This is an optimization exercise on Yosys and OpenROAD, whose aim is small area, a short achievable clock period and few clock cycles per item, not a production implementation.
At most, simulation tests tie the RTL to the original design; equivalence was not proved.

==> run a: inputs <==
## fe_mul51_core
module fe_mul51_core (
    input  wire         clk,
    input  wire         rst_n,
    input  wire         start,
    input  wire [319:0] a,
    input  wire [319:0] b,
    output reg          ready,
    output wire [319:0] out
);
clock: 21.0 ns
lec_check: 0
cap_margin: 20
core_margin: 2
core_utilization: 55
cts_cluster_diameter: 100
cts_cluster_size: 20
place_density: 0.65
slew_margin: 20
synth_hierarchical: 1
synth_minimum_keep_size: 0
standard.sh (not shown) runs the stock make flow with config.mk's settings and CLKGATE_MAP_FILE= SYNTH_SCRIPT=/design/flow/synth_recipe.tcl, a recipe that flattens the netlist after the stock synthesis.
==> flow/flow/run.sh <==
#!/bin/bash
# Own flow: the standard layout (standard.sh: same synthesis, same SDC and
# clock period, same steps), with three optimisation settings changed:
#  - repair_timing keeps a setup slack margin of 15.5 ns, so that it optimises
#    towards a shorter period than the constraint;
#  - the port buffers that the flow inserts on every input and output are
#    sky130_fd_sc_hd__buf_2 instead of the delay cell buffer_ports picks by default;
#  - MATCH_CELL_FOOTPRINT=0 lets the resizer change a cell's size freely.
# Tool output goes to standard.log here and to ORFS's logs under orfs/logs.
set -euo pipefail
export SETUP_SLACK_MARGIN=15.5
export BUFFER_PORTS_ARGS="-buffer_cell sky130_fd_sc_hd__buf_2"
bash standard.sh MATCH_CELL_FOOTPRINT=0 finish > standard.log 2>&1
==> run b: changes against run a <==
--- a/flow/flow/run.sh
+++ b/flow/flow/run.sh
@@ -5,9 +5,9 @@
 #    towards a shorter period than the constraint;
 #  - the port buffers that the flow inserts on every input and output are
-#    sky130_fd_sc_hd__buf_2 instead of the delay cell buffer_ports picks by default;
+#    sky130_fd_sc_hd__buf_1 instead of the delay cell buffer_ports picks by default;
 #  - MATCH_CELL_FOOTPRINT=0 lets the resizer change a cell's size freely.
 # Tool output goes to standard.log here and to ORFS's logs under orfs/logs.
 set -euo pipefail
 export SETUP_SLACK_MARGIN=15.5
-export BUFFER_PORTS_ARGS="-buffer_cell sky130_fd_sc_hd__buf_2"
+export BUFFER_PORTS_ARGS="-buffer_cell sky130_fd_sc_hd__buf_1"
 bash standard.sh MATCH_CELL_FOOTPRINT=0 finish > standard.log 2>&1
==> out/qor.yml <==
drt:
  drt-met1-wl_um: 360000
  num_vias: 197598
worst_setup_path:
  cp.arrival_ns: 1.68
global_route:
  grt_pass1_wl_um: 1520000
outcome:
  status: "complete, no violations"
final_layout:
  multi_input_area_mm2: 0.203
timing:
  fin_hold_ws_ns: 0.541
the above is filed under run b

==> out/qor.yml <==
drt:
  drt-met1-wl_um: 368000
worst_setup_path:
  cp.arrival_ns: 1.65
global_route:
  grt_pass1_wl_um: 1540000
place:
  gp_routability_congestion: 1.03
final_layout:
  multi_input_area_mm2: 0.203
  max_flop_register: "S"
clock_network:
  cts_buffer_depth: 4
outcome:
  status: "complete, no violations"
the above is filed under run a

Function was not checked in any run of this note: the RTL went through the layout flow alone.

==> exp/xenon: inputs <==
fe_mul51_core, a different RTL version from the one above (not shown whole).
export LEC_CHECK = 0
export CAP_MARGIN = 20
export CORE_MARGIN = 2
export CORE_UTILIZATION = 55
export CTS_CLUSTER_DIAMETER = 100
export CTS_CLUSTER_SIZE = 20
export PLACE_DENSITY = 0.65
export SLEW_MARGIN = 20
export SYNTH_HIERARCHICAL = 1
export SYNTH_MINIMUM_KEEP_SIZE = 0
create_clock -name core_clock -period 21.0 [get_ports {clk}]
==> flow/flow/run.sh <==
#!/bin/bash
# Own flow: the standard layout (standard.sh: same synthesis, same SDC and
# clock period, same steps), with three optimisation settings changed:
#  - repair_timing keeps a setup slack margin of 15.5 ns, so that it optimises
#    towards a shorter period than the constraint;
#  - the port buffers that the flow inserts on every input and output are
#    sky130_fd_sc_hd__buf_1 instead of the delay cell buffer_ports picks by default;
#  - MATCH_CELL_FOOTPRINT=0 lets the resizer change a cell's size freely.
# Tool output goes to standard.log here and to ORFS's logs under orfs/logs.
set -euo pipefail
export SETUP_SLACK_MARGIN=15.5
export BUFFER_PORTS_ARGS="-buffer_cell sky130_fd_sc_hd__buf_1"
bash standard.sh MATCH_CELL_FOOTPRINT=0 finish > standard.log 2>&1
==> inputs of exp/harbor, as changes to exp/xenon <==
CTS_CLUSTER_SIZE = 24   (was 20)
==> notes.md <==
Sequential cell count is the same in exp/harbor and exp/xenon. In global-route usage, exp/xenon and exp/harbor hardly differ. In final cell count, exp/xenon and exp/harbor hardly differ. Count of clock-buffer cells in the layout: exp/harbor is lower than exp/xenon (13).
Testbench counts of exp/xenon, summed over its fixed seeds: cycles 9,600, ops 960.
Testbench counts of exp/harbor, summed over its fixed seeds: cycles 9,600, ops 960.

==> amber <==
Another version of the RTL of fe_mul51_core (not shown whole).
==> flow/config.mk <==
export PLATFORM = sky130hd
export DESIGN_NAME = fe_mul51_core
export DESIGN_NICKNAME = fe_mul51_core
export VERILOG_FILES = /design/flow/design.v
export SDC_FILE = /design/flow/constraint.sdc
export NUM_CORES = 8
export LEC_CHECK = 0
export CAP_MARGIN = 20
export CORE_MARGIN = 2
export CORE_UTILIZATION = 55
export PLACE_DENSITY = 0.65
export SLEW_MARGIN = 20
export SYNTH_HIERARCHICAL = 1
export SYNTH_MINIMUM_KEEP_SIZE = 0
==> flow/constraint.sdc <==
create_clock -name core_clock -period 21.0 [get_ports {clk}]
set_input_delay 4.2000 -clock core_clock [delete_from_list [all_inputs] [get_ports {clk}]]
set_output_delay 4.2000 -clock core_clock [all_outputs]
set_load 0.01 [all_outputs]
==> flow/flow/run.sh <==
#!/bin/bash
# Own flow: the standard layout (standard.sh: same synthesis, same SDC and
# clock period, same steps), with three optimisation settings changed:
#  - repair_timing keeps a setup slack margin of 16 ns, so that it optimises
#    towards a shorter period than the constraint;
#  - the port buffers that the flow inserts on every input and output are
#    sky130_fd_sc_hd__buf_2 instead of the delay cell buffer_ports picks by default;
#  - MATCH_CELL_FOOTPRINT=0 lets the resizer change a cell's size freely.
# Tool output goes to standard.log here and to ORFS's logs under orfs/logs.
set -euo pipefail
export SETUP_SLACK_MARGIN=16
export BUFFER_PORTS_ARGS="-buffer_cell sky130_fd_sc_hd__buf_2"
bash standard.sh MATCH_CELL_FOOTPRINT=0 finish > standard.log 2>&1
==> sierra (differences from amber) <==
==> flow/flow/run.sh (replaced) <==
#!/bin/bash
# Own flow: the standard layout (standard.sh: same synthesis, same SDC and
# clock period, same steps), with three optimisation settings changed:
#  - repair_timing keeps a setup slack margin of 15.5 ns, so that it optimises
#    towards a shorter period than the constraint;
#  - the port buffers that the flow inserts on every input and output are
#    sky130_fd_sc_hd__buf_2 instead of the delay cell buffer_ports picks by default;
#  - MATCH_CELL_FOOTPRINT=0 lets the resizer change a cell's size freely.
# Tool output goes to standard.log here and to ORFS's logs under orfs/logs.
set -euo pipefail
export SETUP_SLACK_MARGIN=15.5
export BUFFER_PORTS_ARGS="-buffer_cell sky130_fd_sc_hd__buf_2"
bash standard.sh MATCH_CELL_FOOTPRINT=0 finish > standard.log 2>&1
==> lagoon (differences from amber) <==
==> flow/flow/run.sh (replaced) <==
#!/bin/bash
# Own flow: the standard layout (standard.sh: same synthesis, same SDC and
# clock period, same steps), with three optimisation settings changed:
#  - repair_timing keeps a setup slack margin of 15 ns, so that it optimises
#    towards a shorter period than the constraint;
#  - the port buffers that the flow inserts on every input and output are
#    sky130_fd_sc_hd__buf_2 instead of the delay cell buffer_ports picks by default;
#  - MATCH_CELL_FOOTPRINT=0 lets the resizer change a cell's size freely.
# Tool output goes to standard.log here and to ORFS's logs under orfs/logs.
set -euo pipefail
export SETUP_SLACK_MARGIN=15
export BUFFER_PORTS_ARGS="-buffer_cell sky130_fd_sc_hd__buf_2"
bash standard.sh MATCH_CELL_FOOTPRINT=0 finish > standard.log 2>&1
==> comparison <==
The highest final cell count belongs to amber, the lowest to lagoon.
Sequential share of layout area, lowest first: amber, sierra, lagoon.
Register-to-register slack, highest first: sierra, amber, lagoon.
The highest global-route usage belongs to amber, the lowest to sierra.
==> figures <==
Met2 Resource Use GR: sierra 63.53%; amber 64.41%; lagoon 63.66%
Number of search-and-repair iterations in the first detailed-routing pass: sierra 15; amber 13; lagoon 13
Post-route clock period utilization: sierra 27.69%; amber 27.81%; lagoon 28.75%
Multi-input gate count: sierra 18480; amber 18480; lagoon 18470
Reg-to-Reg Start: sierra C[122]$_DFF_P_; amber C[282]$_DFF_P_; lagoon S[122]$_DFF_P_
Outcome: sierra timing/DRC/antenna clean; amber timing/DRC/antenna clean; lagoon timing/DRC/antenna clean
Data-path buffer share of cell area in the final layout: sierra 4.096%; amber 5.118%; lagoon 2.774%
TritonCTS Buffers: sierra 194; amber 196; lagoon 193
Wire length of the first global-routing pass: sierra 1501000 µm; amber 1515000 µm; lagoon 1501000 µm
Amount of wire on met2 after detailed routing: sierra 429900 µm; amber 439800 µm; lagoon 428300 µm
Final Wtd Congestion: sierra 1.027; amber 1.014; lagoon 1.039
Final routed wirelength across all metal layers: sierra 1068000 µm; amber 1090000 µm; lagoon 1063000 µm
Clock-cell share: sierra 2.582%; amber 2.493%; lagoon 2.683%
Overall routing resource usage: sierra 46.11%; amber 46.60%; lagoon 46.20%
Count of non-filler cells in the finished layout: sierra 28040; amber 28150; lagoon 27820
Function was not checked in any run of this note: the RTL went through the layout flow alone.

• ASSIGNMENT:
Only the lines above starting at the line that holds "core_margin: 2" and ending at the line that holds "synth_minimum_keep_size: 0" are to be repeated, exactly and in full.

• ANSWER TO THE PROBLEM:
core_margin: 2
core_utilization: 55
cts_cluster_diameter: 100
cts_cluster_size: 20
place_density: 0.65
slew_margin: 20
synth_hierarchical: 1
synth_minimum_keep_size: 0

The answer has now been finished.